Si prevede che il mercato della produzione tessile crescerà a un tasso annuo composto del 4.9% dal 2026 al 2031, raggiungendo i 343.8 miliardi di dollari entro il 2031.
Quali materie prime stanno crescendo più rapidamente nella produzione tessile?
Nel mercato della produzione tessile, si prevede che le fibre speciali e ad alte prestazioni cresceranno a un tasso annuo composto dell'8.8% fino al 2031, sostenute dalle applicazioni nei settori della difesa, aerospaziale, delle infrastrutture e della protezione.
Perché i tessuti tecnici sono importanti per i produttori?

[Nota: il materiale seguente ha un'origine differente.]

<file path="src/rtl/pipe_pkg.sv">
// Shared types and defaults for the MEM->WB pipeline register slice.
// Holds the writeback result-select encoding, the W-stage control bundle
// and the helper that decides whether an instruction may write the regfile.
package pipe_pkg;

  // Default widths used when the top is instantiated without overrides
  localparam int WIDTH_DEF  = 32;
  localparam int REG_AW_DEF = 5;
  localparam int RES_W_DEF  = 2;

  // Writeback mux select: which value is written back to the regfile
  typedef enum logic [RES_W_DEF-1:0] {
    RES_ALU = 2'd0,
    RES_MEM = 2'd1,
    RES_PC4 = 2'd2
  } resultsrc_e;

  // Control bundle carried from M to W at the default select width
  typedef struct packed {
    logic                 valid;
    logic                 regwrite;
    logic [RES_W_DEF-1:0] resultsrc;
  } ctrl_mw_t;

  // A write is only real when the instruction exists, asks to write,
  // and does not target x0, which must always read as zero.
  function automatic logic qualify_write(input logic valid,
                                         input logic regwrite,
                                         input logic rdNonZero);
    return valid & regwrite & rdNonZero;
  endfunction

endpackage

</file>
<file path="src/rtl/pipe_reg.sv">
// Generic enable/clear pipeline flop used for both halves of the MEM->WB latch.
// clr has priority over en so a bubble can be forced even while the stage
// is being held; asynchronous active-high reset clears the contents.
module pipe_reg #(
  parameter int W = 8
) (
  input  logic         clk,
  input  logic         rst,
  input  logic         en,
  input  logic         clr,
  input  logic [W-1:0] d,
  output logic [W-1:0] q
);

  // Reset and clear force zero, otherwise capture only when enabled
  always_ff @(posedge clk or posedge rst) begin
    if (rst) begin
      q <= '0;
    end else if (clr) begin
      q <= '0;
    end else if (en) begin
      q <= d;
    end
  end

endmodule

</file>
<file path="src/rtl/pipe_mw_reg.sv">
// MEM->WB pipeline register with valid tracking, stall (hold) and flush (bubble).
// Control fields (valid, regwrite, resultsrc, rd) are cleared on flush; the
// wide data fields are only enabled by !stallW and are don't-care in a bubble.
// regwriteW is qualified at load time so x0 writes and invalid slots never
// reach the regfile; fwdvalidW is derived purely from W-side registers.
// Optional build macro PIPE_MW_PERF_EN adds retire/stall/bubble counters.
module pipe_mw_reg
  import pipe_pkg::*;
#(
  parameter int WIDTH     = WIDTH_DEF,
  parameter int REG_AW    = REG_AW_DEF,
  parameter int RES_W     = RES_W_DEF
`ifdef PIPE_MW_PERF_EN
  ,
  parameter int CNT_WIDTH = 32
`endif
) (
  input  logic              clk,
  input  logic              rst,
  input  logic              stallW,
  input  logic              flushW,
  input  logic              validM,
  input  logic              regwriteM,
  input  logic [RES_W-1:0]  resultsrcM,
  input  logic [WIDTH-1:0]  readdataM,
  input  logic [WIDTH-1:0]  aluresultM,
  input  logic [REG_AW-1:0] rdM,
  input  logic [WIDTH-1:0]  pcplus4M,
  output logic              validW,
  output logic              regwriteW,
  output logic [RES_W-1:0]  resultsrcW,
  output logic [WIDTH-1:0]  readdataW,
  output logic [WIDTH-1:0]  aluresultW,
  output logic [REG_AW-1:0] rdW,
  output logic [WIDTH-1:0]  pcplus4W,
  output logic              fwdvalidW
`ifdef PIPE_MW_PERF_EN
  ,
  output logic [CNT_WIDTH-1:0] retire_cnt,
  output logic [CNT_WIDTH-1:0] stall_cnt,
  output logic [CNT_WIDTH-1:0] bubble_cnt
`endif
);

  localparam int CTRL_W = 2 + RES_W + REG_AW;
  localparam int DATA_W = 3 * WIDTH;

  logic              loadEn;
  logic              writeQual;
  logic [CTRL_W-1:0] ctrlD;
  logic [CTRL_W-1:0] ctrlQ;
  logic [DATA_W-1:0] dataD;
  logic [DATA_W-1:0] dataQ;

  // Stall freezes every W-side register; flush overrides it via clr
  assign loadEn    = ~stallW;
  assign writeQual = qualify_write(validM, regwriteM, rdM != '0);

  assign ctrlD = {validM, writeQual, resultsrcM, rdM};
  assign dataD = {readdataM, aluresultM, pcplus4M};

  // Control half: becomes a bubble (all zero) whenever flushW is high
  pipe_reg #(.W(CTRL_W)) u_ctrl (
    .clk (clk),
    .rst (rst),
    .en  (loadEn),
    .clr (flushW),
    .d   (ctrlD),
    .q   (ctrlQ)
  );

  // Data half: never cleared, contents are ignored while validW is low
  pipe_reg #(.W(DATA_W)) u_data (
    .clk (clk),
    .rst (rst),
    .en  (loadEn),
    .clr (1'b0),
    .d   (dataD),
    .q   (dataQ)
  );

  assign validW     = ctrlQ[CTRL_W-1];
  assign regwriteW  = ctrlQ[CTRL_W-2];
  assign resultsrcW = ctrlQ[REG_AW +: RES_W];
  assign rdW        = ctrlQ[REG_AW-1:0];

  assign readdataW  = dataQ[2*WIDTH +: WIDTH];
  assign aluresultW = dataQ[WIDTH +: WIDTH];
  assign pcplus4W   = dataQ[WIDTH-1:0];

  // regwriteW already implies rdW != 0, so no comparator is needed here
  assign fwdvalidW  = validW & regwriteW;

`ifdef PIPE_MW_PERF_EN
  logic bubbleLoad;

  // An edge produces a bubble when flushing or when loading an empty M slot
  assign bubbleLoad = flushW | (~stallW & ~validM);

  // Free-running event counters, wrapping naturally at CNT_WIDTH bits
  always_ff @(posedge clk or posedge rst) begin
    if (rst) begin
      retire_cnt <= '0;
      stall_cnt  <= '0;
      bubble_cnt <= '0;
    end else begin
      if (validW && !stallW) begin
        retire_cnt <= retire_cnt + CNT_WIDTH'(1);
      end
      if (stallW) begin
        stall_cnt <= stall_cnt + CNT_WIDTH'(1);
      end
      if (bubbleLoad) begin
        bubble_cnt <= bubble_cnt + CNT_WIDTH'(1);
      end
    end
  end
`endif

endmodule

</file>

Si prevede che il settore dei tessuti tecnici e industriali crescerà a un tasso annuo composto del 6.2%, poiché gli acquirenti richiedono standard ben definiti in termini di prestazioni, test e conformità.

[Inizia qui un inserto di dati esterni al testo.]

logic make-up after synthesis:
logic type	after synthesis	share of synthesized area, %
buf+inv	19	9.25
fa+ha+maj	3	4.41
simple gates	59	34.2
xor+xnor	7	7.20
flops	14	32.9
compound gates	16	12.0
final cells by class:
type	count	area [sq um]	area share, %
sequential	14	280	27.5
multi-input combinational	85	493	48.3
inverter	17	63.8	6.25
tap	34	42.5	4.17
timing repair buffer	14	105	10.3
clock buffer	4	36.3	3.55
File: src/rtl/gate_test_sequencer_pkg.sv
// gate_seq_pkg: shared state encoding and sizes for the gate unit self-test sequencer
package gate_seq_pkg;
    typedef enum logic [1:0] {IDLE, RUN, DONE} state_t;
    localparam int NUM_VEC = 32;
    localparam int VEC_W   = 5;
    localparam int ERR_W   = 6;
endpackage

File: src/rtl/gate_test_sequencer_golden_model.sv
// gate_golden_model: reference response of the gate unit (c=a&b, f=d|e, h=~g)
//   vec      in  5  {g,e,d,b,a}
//   expected out 3  {h,f,c}
module gate_golden_model
    import gate_seq_pkg::*;
(
    input  logic [VEC_W-1:0] vec,
    output logic [2:0]       expected
);
    always_comb expected = {~vec[4], vec[2] | vec[3], vec[0] & vec[1]};
endmodule

File: src/rtl/gate_test_sequencer.sv
// gate_test_sequencer: steps the gate unit through all 32 vectors and scores its responses
//   clk, rst_n      clock, async active-low reset
//   start, pause    launch a run (IDLE/DONE), freeze counters (RUN)
//   gate_in         vector driven to the gate unit, {g,e,d,b,a}
//   gate_out        {h,f,c} returned by the gate unit
//   busy, done      run in progress, run finished
//   pass            no mismatches, valid with done
//   err_count       mismatching vectors, 0..32
//   first_fail      first mismatching vector, 0 if none
//   fail_seen       at least one mismatch this run
module gate_test_sequencer
    import gate_seq_pkg::*;
#(
    parameter int STEP_CYCLES = 4,
    parameter int TICK_W      = 27
) (
    input  logic             clk,
    input  logic             rst_n,
    input  logic             start,
    input  logic             pause,
    output logic [VEC_W-1:0] gate_in,
    input  logic [2:0]       gate_out,
    output logic             busy,
    output logic             done,
    output logic             pass,
    output logic [ERR_W-1:0] err_count,
    output logic [VEC_W-1:0] first_fail,
    output logic             fail_seen
);
    state_t            state;
    logic [TICK_W-1:0] tick;
    logic [VEC_W-1:0]  vec;
    logic [2:0]        expected;
    logic              mism;
    logic              last_tick;

    gate_golden_model u_gold (.vec(vec), .expected(expected));

    // gate_in has been stable on vec for at least STEP_CYCLES-1 cycles when last_tick is high
    always_comb begin
        mism      = expected != gate_out;
        last_tick = tick == TICK_W'(STEP_CYCLES - 1);
    end

    always_ff @(posedge clk or negedge rst_n) begin
        if (!rst_n) begin
            state      <= IDLE;
            vec        <= '0;
            tick       <= '0;
            gate_in    <= '0;
            busy       <= 1'b0;
            done       <= 1'b0;
            pass       <= 1'b0;
            err_count  <= '0;
            first_fail <= '0;
            fail_seen  <= 1'b0;
        end else begin
            gate_in <= vec;
            if (state != RUN) begin
                if (start) begin
                    state      <= RUN;
                    vec        <= '0;
                    tick       <= '0;
                    busy       <= 1'b1;
                    done       <= 1'b0;
                    pass       <= 1'b0;
                    err_count  <= '0;
                    first_fail <= '0;
                    fail_seen  <= 1'b0;
                end
            end else if (!pause) begin
                if (last_tick) begin
                    tick <= '0;
                    if (mism) begin
                        err_count <= (err_count == ERR_W'(NUM_VEC)) ? err_count : err_count + 1'b1;
                        if (!fail_seen) begin
                            first_fail <= vec;
                            fail_seen  <= 1'b1;
                        end
                    end
                    if (vec == VEC_W'(NUM_VEC - 1)) begin
                        state <= DONE;
                        busy  <= 1'b0;
                        done  <= 1'b1;
                        pass  <= (err_count == '0) && !mism;
                    end else begin
                        vec <= vec + 1'b1;
                    end
                end else begin
                    tick <= tick + 1'b1;
                end
            end
        end
    end
endmodule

Quale processo produttivo presenta le previsioni di crescita più elevate?
Nel mercato della produzione tessile, si prevede che la finitura e il trattamento superficiale dei tessuti cresceranno a un tasso annuo composto del 7.6% fino al 2031, in quanto le prestazioni funzionali e la conformità chimica assumono sempre maggiore importanza.

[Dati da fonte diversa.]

**src/rtl/spi_burst_ram.sv**
```systemverilog
// spi_burst_ram: command-decoded single-port RAM with burst addressing,
// a tx_valid/tx_ready read-data handshake and sticky error flags.
module spi_burst_ram #(
   parameter int DATA_WIDTH    = 8,
   parameter int ADDR_WIDTH    = 8,
   parameter int MEM_DEPTH     = 256,
   parameter int PAYLOAD_WIDTH = 8,
   parameter int AUTO_INC      = 1
) (
   input  logic                     clk,
   input  logic                     rst_n,
   input  logic [PAYLOAD_WIDTH+1:0] din,
   input  logic                     rx_valid,
   input  logic                     tx_ready,
   input  logic                     err_clr,
   output logic [DATA_WIDTH-1:0]    dout,
   output logic                     tx_valid,
   output logic                     addr_err,
   output logic                     ovf_err
);
   localparam logic [ADDR_WIDTH:0]   DEPTH = (ADDR_WIDTH+1)'(MEM_DEPTH);
   localparam logic [ADDR_WIDTH-1:0] LAST  = ADDR_WIDTH'(MEM_DEPTH - 1);

   logic [DATA_WIDTH-1:0]    mem [MEM_DEPTH];
   logic [1:0]               op;
   logic [PAYLOAD_WIDTH-1:0] pay;
   logic                     addr_bad, rd_ok;
   logic [ADDR_WIDTH-1:0]    wr_addr_q, wr_addr_d, rd_addr_q, rd_addr_d;
   logic [DATA_WIDTH-1:0]    dout_q, dout_d;
   logic                     tx_valid_q, tx_valid_d, addr_err_q, addr_err_d, ovf_err_q, ovf_err_d;

   assign op       = din[PAYLOAD_WIDTH+1:PAYLOAD_WIDTH];
   assign pay      = din[PAYLOAD_WIDTH-1:0];
   assign addr_bad = ((pay >> ADDR_WIDTH) != '0) || ({1'b0, pay[ADDR_WIDTH-1:0]} >= DEPTH);
   assign rd_ok    = !tx_valid_q || tx_ready;

   // Wrap explicitly at the last word so non-power-of-2 depths stay in range.
   function automatic logic [ADDR_WIDTH-1:0] nxt(input logic [ADDR_WIDTH-1:0] a);
      return (AUTO_INC == 0) ? a : (a == LAST) ? '0 : a + 1'b1;
   endfunction

   always_ff @(posedge clk)
      if (rx_valid && op == 2'b01) mem[wr_addr_q] <= pay[DATA_WIDTH-1:0];

   always_comb begin
      wr_addr_d  = wr_addr_q;
      rd_addr_d  = rd_addr_q;
      dout_d     = dout_q;
      tx_valid_d = tx_valid_q && !tx_ready;
      addr_err_d = addr_err_q && !err_clr;
      ovf_err_d  = ovf_err_q && !err_clr;
      if (rx_valid) begin
         case (op)
            2'b00: if (addr_bad) addr_err_d = 1'b1; else wr_addr_d = pay[ADDR_WIDTH-1:0];
            2'b01: wr_addr_d = nxt(wr_addr_q);
            2'b10: if (addr_bad) addr_err_d = 1'b1; else rd_addr_d = pay[ADDR_WIDTH-1:0];
            default:
               if (rd_ok) begin
                  dout_d     = mem[rd_addr_q];
                  tx_valid_d = 1'b1;
                  rd_addr_d  = nxt(rd_addr_q);
               end else ovf_err_d = 1'b1;
         endcase
      end
   end

   always_ff @(posedge clk or negedge rst_n)
      if (!rst_n) begin
         wr_addr_q  <= '0;
         rd_addr_q  <= '0;
         dout_q     <= '0;
         tx_valid_q <= 1'b0;
         addr_err_q <= 1'b0;
         ovf_err_q  <= 1'b0;
      end else begin
         wr_addr_q  <= wr_addr_d;
         rd_addr_q  <= rd_addr_d;
         dout_q     <= dout_d;
         tx_valid_q <= tx_valid_d;
         addr_err_q <= addr_err_d;
         ovf_err_q  <= ovf_err_d;
      end

   assign dout     = dout_q;
   assign tx_valid = tx_valid_q;
   assign addr_err = addr_err_q;
   assign ovf_err  = ovf_err_q;
endmodule

```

Quale regione è leader nella produzione tessile mondiale?
Nel 2025, la regione Asia-Pacifico deteneva il 54.5% della produzione globale, grazie alla capacità produttiva integrata in Cina e all'espansione della produzione in India, Bangladesh, Vietnam e Indonesia.
In che modo le normative sulla tracciabilità stanno cambiando la produzione tessile?
Nel mercato della produzione tessile, i requisiti del Passaporto Digitale del Prodotto e le relative normative incoraggiano i produttori a raccogliere dati su prodotti e processi, rafforzando il ruolo dei sistemi digitali e della conformità verificabile.